### Source material
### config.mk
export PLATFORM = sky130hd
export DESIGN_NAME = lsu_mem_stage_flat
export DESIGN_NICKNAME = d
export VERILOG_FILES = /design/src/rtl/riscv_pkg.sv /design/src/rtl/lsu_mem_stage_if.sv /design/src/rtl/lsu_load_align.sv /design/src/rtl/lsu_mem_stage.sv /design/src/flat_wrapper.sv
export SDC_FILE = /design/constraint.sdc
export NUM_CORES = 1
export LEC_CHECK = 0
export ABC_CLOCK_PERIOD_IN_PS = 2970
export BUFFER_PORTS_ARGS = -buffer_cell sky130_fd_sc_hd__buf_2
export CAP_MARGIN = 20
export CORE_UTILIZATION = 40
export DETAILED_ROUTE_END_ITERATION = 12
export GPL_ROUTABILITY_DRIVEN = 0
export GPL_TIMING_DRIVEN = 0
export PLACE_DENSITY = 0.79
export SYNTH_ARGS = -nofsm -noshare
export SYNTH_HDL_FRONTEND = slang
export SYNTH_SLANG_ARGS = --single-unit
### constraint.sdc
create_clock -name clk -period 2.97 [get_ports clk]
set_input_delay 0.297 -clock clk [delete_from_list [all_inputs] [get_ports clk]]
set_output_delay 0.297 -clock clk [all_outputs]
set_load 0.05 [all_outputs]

### Try it
What you return must match the data line for line.

### Solution for this problem
### config.mk
export PLATFORM = sky130hd
export DESIGN_NAME = lsu_mem_stage_flat
export DESIGN_NICKNAME = d
export VERILOG_FILES = /design/src/rtl/riscv_pkg.sv /design/src/rtl/lsu_mem_stage_if.sv /design/src/rtl/lsu_load_align.sv /design/src/rtl/lsu_mem_stage.sv /design/src/flat_wrapper.sv
export SDC_FILE = /design/constraint.sdc
export NUM_CORES = 1
export LEC_CHECK = 0
export ABC_CLOCK_PERIOD_IN_PS = 2970
export BUFFER_PORTS_ARGS = -buffer_cell sky130_fd_sc_hd__buf_2
export CAP_MARGIN = 20
export CORE_UTILIZATION = 40
export DETAILED_ROUTE_END_ITERATION = 12
export GPL_ROUTABILITY_DRIVEN = 0
export GPL_TIMING_DRIVEN = 0
export PLACE_DENSITY = 0.79
export SYNTH_ARGS = -nofsm -noshare
export SYNTH_HDL_FRONTEND = slang
export SYNTH_SLANG_ARGS = --single-unit
### constraint.sdc
create_clock -name clk -period 2.97 [get_ports clk]
set_input_delay 0.297 -clock clk [delete_from_list [all_inputs] [get_ports clk]]
set_output_delay 0.297 -clock clk [all_outputs]
set_load 0.05 [all_outputs]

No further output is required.